What is expected:
Return the following from the records below: each line, word for word, starting with the line that contains "clkinv_1,2,221" and going on through the line that contains "Power is estimated", with nothing outside that range.

Record extracts:
────
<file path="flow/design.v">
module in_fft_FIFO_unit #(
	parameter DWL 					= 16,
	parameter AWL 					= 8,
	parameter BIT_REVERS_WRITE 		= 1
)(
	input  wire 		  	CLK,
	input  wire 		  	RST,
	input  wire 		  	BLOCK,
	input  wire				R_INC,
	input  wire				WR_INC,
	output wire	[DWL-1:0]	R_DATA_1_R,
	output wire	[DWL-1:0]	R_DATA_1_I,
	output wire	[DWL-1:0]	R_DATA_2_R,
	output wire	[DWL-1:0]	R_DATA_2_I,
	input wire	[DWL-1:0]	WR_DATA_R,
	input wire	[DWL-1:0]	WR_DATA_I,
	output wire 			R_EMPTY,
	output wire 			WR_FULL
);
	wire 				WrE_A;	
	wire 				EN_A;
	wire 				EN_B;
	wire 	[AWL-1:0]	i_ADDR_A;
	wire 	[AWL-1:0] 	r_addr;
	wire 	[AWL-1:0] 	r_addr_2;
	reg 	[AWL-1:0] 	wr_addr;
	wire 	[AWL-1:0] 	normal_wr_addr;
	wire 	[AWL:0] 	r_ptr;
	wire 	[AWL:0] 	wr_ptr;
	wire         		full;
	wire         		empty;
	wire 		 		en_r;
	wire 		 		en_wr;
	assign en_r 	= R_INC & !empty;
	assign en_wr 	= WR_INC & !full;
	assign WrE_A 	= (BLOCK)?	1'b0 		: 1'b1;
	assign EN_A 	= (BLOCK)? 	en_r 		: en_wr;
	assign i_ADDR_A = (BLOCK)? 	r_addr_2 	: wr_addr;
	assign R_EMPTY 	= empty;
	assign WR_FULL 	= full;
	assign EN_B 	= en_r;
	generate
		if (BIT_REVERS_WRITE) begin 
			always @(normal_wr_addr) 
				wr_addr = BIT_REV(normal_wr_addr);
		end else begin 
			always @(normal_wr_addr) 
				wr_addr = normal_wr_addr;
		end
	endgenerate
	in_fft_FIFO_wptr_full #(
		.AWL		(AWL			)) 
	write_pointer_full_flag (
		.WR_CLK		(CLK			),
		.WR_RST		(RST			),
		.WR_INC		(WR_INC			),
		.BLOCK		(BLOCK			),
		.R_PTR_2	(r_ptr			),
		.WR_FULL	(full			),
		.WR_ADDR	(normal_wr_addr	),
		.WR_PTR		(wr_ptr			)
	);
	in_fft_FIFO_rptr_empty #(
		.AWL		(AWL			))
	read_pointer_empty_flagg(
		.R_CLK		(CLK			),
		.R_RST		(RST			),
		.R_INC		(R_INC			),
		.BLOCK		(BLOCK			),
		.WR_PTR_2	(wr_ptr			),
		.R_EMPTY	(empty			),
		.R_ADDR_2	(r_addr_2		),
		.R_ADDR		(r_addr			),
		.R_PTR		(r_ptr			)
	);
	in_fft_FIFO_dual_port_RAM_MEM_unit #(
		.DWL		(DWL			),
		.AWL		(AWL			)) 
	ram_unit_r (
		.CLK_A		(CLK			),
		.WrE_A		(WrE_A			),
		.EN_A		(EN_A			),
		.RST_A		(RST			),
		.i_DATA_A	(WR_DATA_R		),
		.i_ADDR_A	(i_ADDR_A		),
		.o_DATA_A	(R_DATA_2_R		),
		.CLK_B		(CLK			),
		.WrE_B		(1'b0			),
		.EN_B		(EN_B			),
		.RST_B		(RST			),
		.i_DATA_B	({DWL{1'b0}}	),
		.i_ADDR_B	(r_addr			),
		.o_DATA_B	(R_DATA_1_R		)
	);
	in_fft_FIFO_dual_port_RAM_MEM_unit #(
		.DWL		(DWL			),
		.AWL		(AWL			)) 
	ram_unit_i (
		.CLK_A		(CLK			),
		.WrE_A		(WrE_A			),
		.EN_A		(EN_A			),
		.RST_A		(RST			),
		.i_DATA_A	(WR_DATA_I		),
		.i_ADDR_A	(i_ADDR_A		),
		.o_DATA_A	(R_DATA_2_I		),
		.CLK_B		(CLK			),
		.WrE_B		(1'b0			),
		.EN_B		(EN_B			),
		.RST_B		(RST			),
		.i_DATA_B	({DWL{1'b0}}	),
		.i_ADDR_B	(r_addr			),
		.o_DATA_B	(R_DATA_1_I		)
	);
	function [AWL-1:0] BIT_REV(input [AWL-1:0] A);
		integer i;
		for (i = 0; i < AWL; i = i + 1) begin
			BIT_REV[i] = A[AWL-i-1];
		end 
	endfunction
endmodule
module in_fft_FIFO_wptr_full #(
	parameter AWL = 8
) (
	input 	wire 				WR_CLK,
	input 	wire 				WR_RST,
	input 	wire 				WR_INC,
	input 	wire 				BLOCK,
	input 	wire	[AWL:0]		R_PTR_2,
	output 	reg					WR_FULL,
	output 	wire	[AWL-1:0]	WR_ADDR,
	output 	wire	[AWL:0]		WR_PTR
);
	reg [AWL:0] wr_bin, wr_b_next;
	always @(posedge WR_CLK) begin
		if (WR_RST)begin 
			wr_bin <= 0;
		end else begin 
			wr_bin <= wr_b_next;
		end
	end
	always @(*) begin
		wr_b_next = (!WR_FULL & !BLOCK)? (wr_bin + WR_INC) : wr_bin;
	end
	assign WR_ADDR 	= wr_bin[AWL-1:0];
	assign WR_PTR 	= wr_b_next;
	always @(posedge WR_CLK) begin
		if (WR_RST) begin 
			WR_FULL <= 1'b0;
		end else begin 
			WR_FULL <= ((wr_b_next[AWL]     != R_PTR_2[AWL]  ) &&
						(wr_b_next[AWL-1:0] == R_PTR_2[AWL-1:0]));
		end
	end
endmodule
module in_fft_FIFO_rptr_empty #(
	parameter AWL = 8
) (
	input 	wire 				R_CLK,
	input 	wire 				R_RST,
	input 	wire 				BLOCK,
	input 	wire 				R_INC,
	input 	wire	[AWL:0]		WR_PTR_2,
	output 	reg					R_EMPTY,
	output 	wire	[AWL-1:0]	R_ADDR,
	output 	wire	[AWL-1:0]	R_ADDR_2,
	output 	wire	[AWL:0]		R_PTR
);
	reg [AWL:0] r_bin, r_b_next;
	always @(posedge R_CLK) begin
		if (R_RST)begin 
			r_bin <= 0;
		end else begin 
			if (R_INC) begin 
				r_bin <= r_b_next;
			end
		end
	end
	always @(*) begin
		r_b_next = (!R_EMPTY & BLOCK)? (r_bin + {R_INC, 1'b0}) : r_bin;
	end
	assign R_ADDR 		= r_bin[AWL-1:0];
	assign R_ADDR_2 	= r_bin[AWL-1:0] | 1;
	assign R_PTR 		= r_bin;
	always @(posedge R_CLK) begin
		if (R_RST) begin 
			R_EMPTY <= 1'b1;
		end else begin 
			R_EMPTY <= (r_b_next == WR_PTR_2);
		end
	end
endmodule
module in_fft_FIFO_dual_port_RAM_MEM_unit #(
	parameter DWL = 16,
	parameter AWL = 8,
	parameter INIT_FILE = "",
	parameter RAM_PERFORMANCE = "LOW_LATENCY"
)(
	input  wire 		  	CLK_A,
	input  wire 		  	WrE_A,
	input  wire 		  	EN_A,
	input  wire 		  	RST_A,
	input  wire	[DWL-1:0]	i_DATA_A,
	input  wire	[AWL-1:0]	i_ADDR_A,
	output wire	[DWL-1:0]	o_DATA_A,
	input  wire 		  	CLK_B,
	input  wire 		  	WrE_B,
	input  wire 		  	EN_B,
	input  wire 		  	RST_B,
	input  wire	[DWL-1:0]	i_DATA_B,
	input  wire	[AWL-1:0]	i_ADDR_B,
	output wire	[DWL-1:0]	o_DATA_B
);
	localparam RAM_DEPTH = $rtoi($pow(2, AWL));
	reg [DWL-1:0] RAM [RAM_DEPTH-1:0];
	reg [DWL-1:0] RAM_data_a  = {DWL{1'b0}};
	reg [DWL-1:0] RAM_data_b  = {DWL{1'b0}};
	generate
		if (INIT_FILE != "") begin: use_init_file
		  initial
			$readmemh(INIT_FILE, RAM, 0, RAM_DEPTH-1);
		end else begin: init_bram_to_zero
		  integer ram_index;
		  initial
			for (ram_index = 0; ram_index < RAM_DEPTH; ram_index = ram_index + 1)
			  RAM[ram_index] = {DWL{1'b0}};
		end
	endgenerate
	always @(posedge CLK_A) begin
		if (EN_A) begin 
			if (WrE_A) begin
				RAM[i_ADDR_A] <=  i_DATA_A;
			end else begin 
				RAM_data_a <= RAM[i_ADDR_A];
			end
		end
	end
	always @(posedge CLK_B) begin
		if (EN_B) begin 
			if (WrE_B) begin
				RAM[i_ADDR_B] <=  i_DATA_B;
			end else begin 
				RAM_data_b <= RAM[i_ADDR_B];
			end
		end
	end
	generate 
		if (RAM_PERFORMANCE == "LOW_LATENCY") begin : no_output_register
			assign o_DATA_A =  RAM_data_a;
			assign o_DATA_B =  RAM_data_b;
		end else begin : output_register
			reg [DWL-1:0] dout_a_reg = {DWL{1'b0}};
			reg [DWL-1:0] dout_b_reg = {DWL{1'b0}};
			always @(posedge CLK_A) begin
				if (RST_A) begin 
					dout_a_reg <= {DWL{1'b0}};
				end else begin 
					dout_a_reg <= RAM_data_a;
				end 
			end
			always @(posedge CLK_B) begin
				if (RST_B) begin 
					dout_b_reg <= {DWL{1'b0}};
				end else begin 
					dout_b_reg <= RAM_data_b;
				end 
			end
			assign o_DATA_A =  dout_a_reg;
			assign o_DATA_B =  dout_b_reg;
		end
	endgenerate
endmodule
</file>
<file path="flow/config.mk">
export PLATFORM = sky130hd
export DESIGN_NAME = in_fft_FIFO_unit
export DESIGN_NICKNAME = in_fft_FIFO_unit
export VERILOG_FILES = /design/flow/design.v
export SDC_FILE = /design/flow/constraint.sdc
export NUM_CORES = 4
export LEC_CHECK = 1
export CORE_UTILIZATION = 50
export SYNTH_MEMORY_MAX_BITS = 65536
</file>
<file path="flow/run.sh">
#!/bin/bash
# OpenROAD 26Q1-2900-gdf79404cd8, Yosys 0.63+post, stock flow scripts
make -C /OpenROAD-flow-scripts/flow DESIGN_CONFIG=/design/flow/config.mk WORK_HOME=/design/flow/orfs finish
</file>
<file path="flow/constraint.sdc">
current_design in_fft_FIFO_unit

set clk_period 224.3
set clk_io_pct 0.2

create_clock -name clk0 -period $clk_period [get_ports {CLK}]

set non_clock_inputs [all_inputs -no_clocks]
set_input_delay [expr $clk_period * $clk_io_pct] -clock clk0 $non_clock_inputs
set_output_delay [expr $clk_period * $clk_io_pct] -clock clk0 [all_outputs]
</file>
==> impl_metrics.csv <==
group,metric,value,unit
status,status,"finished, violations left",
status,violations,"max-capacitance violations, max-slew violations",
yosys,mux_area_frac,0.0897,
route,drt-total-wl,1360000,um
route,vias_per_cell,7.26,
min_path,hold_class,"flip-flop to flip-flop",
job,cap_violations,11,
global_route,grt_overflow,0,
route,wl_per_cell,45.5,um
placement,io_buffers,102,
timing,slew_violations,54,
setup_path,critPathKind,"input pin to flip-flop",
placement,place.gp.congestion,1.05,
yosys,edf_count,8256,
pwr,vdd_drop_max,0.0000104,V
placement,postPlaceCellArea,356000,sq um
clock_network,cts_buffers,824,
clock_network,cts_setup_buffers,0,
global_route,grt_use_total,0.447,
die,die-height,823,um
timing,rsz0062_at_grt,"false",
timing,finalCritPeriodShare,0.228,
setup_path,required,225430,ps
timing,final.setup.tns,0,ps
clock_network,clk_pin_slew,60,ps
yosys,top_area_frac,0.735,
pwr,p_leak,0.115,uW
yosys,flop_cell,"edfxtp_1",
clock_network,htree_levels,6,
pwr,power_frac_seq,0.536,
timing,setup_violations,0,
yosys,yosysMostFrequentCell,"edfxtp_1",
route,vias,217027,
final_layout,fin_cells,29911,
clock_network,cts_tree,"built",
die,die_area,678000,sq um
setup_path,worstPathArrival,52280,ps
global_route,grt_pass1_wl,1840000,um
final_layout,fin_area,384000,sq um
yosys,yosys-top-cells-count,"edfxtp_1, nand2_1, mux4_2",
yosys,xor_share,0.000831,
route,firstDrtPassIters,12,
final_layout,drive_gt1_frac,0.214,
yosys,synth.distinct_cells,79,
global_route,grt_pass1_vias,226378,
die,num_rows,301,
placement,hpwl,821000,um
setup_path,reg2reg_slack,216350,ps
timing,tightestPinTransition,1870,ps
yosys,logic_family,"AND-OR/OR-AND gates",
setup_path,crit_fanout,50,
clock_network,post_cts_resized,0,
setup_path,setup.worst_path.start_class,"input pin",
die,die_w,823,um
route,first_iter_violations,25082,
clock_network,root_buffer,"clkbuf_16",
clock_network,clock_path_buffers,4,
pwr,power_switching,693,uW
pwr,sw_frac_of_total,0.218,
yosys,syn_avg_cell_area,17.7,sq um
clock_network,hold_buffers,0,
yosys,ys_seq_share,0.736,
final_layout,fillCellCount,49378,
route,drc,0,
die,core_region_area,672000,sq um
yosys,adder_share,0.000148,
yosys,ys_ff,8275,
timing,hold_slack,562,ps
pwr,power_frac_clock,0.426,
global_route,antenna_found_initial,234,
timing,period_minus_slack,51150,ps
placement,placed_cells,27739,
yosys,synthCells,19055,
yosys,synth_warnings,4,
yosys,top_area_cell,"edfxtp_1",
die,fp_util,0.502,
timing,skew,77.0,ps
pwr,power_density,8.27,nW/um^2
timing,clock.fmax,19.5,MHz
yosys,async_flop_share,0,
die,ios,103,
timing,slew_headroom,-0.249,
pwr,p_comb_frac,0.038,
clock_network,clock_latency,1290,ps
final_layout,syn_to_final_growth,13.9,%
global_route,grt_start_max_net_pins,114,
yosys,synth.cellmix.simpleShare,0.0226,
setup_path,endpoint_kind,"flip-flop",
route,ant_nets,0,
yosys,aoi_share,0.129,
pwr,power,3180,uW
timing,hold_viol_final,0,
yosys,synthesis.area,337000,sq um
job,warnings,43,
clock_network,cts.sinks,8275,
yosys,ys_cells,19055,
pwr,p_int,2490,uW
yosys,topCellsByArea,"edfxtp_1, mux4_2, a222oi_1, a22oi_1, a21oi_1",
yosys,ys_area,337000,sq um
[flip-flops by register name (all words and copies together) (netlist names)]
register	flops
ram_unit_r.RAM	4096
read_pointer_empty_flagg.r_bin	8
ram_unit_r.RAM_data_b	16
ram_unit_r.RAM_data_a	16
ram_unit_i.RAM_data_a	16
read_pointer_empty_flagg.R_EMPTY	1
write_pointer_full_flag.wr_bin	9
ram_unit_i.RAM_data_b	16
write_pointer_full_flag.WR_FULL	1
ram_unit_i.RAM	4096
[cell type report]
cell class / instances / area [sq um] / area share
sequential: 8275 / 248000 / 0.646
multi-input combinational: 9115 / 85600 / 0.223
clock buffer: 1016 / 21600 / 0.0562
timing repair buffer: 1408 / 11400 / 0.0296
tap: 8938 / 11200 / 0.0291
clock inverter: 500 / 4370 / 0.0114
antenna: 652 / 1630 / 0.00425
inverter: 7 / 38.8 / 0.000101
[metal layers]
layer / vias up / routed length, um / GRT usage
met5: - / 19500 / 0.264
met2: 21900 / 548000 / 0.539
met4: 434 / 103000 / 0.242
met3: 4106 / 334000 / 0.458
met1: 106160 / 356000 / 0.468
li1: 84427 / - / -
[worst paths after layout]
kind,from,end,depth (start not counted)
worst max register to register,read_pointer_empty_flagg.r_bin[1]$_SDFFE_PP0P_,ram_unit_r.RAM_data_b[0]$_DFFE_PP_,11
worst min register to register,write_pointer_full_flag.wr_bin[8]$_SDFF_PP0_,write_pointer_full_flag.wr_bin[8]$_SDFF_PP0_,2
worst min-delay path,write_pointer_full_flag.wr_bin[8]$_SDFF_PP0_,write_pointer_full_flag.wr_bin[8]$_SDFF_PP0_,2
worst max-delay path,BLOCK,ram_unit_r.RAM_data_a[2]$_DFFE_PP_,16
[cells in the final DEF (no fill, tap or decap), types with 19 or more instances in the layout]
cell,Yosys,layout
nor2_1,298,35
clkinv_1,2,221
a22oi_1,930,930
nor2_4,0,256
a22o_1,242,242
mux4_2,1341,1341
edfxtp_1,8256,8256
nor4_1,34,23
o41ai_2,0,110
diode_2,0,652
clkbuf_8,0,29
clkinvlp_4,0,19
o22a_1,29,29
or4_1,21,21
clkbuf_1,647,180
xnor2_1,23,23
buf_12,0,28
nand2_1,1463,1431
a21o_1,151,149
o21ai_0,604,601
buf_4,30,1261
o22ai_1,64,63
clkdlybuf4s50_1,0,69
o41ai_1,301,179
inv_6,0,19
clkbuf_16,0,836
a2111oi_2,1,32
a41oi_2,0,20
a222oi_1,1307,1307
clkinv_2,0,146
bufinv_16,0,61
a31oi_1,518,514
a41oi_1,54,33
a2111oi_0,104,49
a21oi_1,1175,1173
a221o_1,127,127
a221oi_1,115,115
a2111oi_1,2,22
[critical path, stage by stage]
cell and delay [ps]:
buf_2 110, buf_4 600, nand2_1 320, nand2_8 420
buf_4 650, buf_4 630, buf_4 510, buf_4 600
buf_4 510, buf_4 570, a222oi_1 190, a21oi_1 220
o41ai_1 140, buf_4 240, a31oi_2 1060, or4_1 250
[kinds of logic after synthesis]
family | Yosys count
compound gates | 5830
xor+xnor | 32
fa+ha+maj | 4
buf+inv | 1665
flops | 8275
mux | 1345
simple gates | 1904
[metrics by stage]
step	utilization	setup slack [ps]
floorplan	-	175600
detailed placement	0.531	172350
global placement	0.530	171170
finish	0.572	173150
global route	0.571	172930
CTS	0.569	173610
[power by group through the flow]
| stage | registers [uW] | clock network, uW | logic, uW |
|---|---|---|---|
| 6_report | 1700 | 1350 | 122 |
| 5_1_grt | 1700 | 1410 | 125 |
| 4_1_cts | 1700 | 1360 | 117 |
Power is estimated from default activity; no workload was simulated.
────
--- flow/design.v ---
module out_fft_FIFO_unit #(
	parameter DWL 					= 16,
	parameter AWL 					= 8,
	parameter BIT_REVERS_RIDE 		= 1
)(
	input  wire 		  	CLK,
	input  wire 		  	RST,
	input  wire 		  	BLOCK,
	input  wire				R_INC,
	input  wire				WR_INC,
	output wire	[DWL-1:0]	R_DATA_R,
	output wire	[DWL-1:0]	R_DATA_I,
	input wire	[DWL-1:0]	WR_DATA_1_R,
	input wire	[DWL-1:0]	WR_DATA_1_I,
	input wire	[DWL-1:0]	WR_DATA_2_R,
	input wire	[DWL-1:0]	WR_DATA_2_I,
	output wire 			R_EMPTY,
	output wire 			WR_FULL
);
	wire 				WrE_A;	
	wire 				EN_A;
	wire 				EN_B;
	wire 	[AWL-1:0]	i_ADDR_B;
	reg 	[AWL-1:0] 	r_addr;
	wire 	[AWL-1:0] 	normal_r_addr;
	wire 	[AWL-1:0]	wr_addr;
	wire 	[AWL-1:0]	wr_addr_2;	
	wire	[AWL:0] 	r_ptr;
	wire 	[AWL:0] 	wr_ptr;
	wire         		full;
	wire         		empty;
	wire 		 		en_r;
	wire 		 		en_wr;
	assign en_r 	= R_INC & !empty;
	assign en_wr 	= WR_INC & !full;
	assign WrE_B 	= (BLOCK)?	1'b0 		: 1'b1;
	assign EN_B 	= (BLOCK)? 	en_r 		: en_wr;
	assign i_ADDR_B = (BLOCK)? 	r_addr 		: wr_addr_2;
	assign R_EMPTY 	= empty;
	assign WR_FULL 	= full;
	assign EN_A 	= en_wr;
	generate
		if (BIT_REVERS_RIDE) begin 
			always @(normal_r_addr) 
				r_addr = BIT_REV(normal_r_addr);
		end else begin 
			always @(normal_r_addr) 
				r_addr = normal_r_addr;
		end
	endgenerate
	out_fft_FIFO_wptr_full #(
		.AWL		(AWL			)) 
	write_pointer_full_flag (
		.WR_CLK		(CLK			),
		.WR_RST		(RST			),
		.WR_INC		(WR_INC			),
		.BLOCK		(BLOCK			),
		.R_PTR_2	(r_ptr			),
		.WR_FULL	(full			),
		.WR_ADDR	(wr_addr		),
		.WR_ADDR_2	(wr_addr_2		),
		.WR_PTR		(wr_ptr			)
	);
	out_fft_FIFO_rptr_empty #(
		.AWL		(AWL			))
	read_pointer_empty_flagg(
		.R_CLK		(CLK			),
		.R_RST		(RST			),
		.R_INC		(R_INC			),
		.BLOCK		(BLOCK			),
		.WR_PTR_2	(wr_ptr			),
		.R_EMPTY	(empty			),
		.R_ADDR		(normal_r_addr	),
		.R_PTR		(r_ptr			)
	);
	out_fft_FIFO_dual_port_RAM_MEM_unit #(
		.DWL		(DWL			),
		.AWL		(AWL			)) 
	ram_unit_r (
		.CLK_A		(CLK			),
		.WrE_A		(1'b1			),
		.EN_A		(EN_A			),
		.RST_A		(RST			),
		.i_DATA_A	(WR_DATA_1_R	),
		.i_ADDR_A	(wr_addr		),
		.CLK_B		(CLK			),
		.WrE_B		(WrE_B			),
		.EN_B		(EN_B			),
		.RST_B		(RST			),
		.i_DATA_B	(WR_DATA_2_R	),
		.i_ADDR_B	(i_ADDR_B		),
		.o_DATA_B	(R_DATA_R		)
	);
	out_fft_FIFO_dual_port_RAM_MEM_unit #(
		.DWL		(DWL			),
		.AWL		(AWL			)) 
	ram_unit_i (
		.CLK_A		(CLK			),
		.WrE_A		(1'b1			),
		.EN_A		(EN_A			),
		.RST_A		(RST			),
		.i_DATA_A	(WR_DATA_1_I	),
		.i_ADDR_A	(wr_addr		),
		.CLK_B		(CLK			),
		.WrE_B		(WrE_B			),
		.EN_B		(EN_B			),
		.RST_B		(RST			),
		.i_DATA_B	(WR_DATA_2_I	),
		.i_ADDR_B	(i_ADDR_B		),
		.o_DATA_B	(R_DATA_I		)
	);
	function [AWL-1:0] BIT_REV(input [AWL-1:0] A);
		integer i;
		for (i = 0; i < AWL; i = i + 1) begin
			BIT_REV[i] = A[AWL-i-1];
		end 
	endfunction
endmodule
────
Reply to the task:
clkinv_1,2,221
a22oi_1,930,930
nor2_4,0,256
a22o_1,242,242
mux4_2,1341,1341
edfxtp_1,8256,8256
nor4_1,34,23
o41ai_2,0,110
diode_2,0,652
clkbuf_8,0,29
clkinvlp_4,0,19
o22a_1,29,29
or4_1,21,21
clkbuf_1,647,180
xnor2_1,23,23
buf_12,0,28
nand2_1,1463,1431
a21o_1,151,149
o21ai_0,604,601
buf_4,30,1261
o22ai_1,64,63
clkdlybuf4s50_1,0,69
o41ai_1,301,179
inv_6,0,19
clkbuf_16,0,836
a2111oi_2,1,32
a41oi_2,0,20
a222oi_1,1307,1307
clkinv_2,0,146
bufinv_16,0,61
a31oi_1,518,514
a41oi_1,54,33
a2111oi_0,104,49
a21oi_1,1175,1173
a221o_1,127,127
a221oi_1,115,115
a2111oi_1,2,22
[critical path, stage by stage]
cell and delay [ps]:
buf_2 110, buf_4 600, nand2_1 320, nand2_8 420
buf_4 650, buf_4 630, buf_4 510, buf_4 600
buf_4 510, buf_4 570, a222oi_1 190, a21oi_1 220
o41ai_1 140, buf_4 240, a31oi_2 1060, or4_1 250
[kinds of logic after synthesis]
family | Yosys count
compound gates | 5830
xor+xnor | 32
fa+ha+maj | 4
buf+inv | 1665
flops | 8275
mux | 1345
simple gates | 1904
[metrics by stage]
step	utilization	setup slack [ps]
floorplan	-	175600
detailed placement	0.531	172350
global placement	0.530	171170
finish	0.572	173150
global route	0.571	172930
CTS	0.569	173610
[power by group through the flow]
| stage | registers [uW] | clock network, uW | logic, uW |
|---|---|---|---|
| 6_report | 1700 | 1350 | 122 |
| 5_1_grt | 1700 | 1410 | 125 |
| 4_1_cts | 1700 | 1360 | 117 |
Power is estimated from default activity; no workload was simulated.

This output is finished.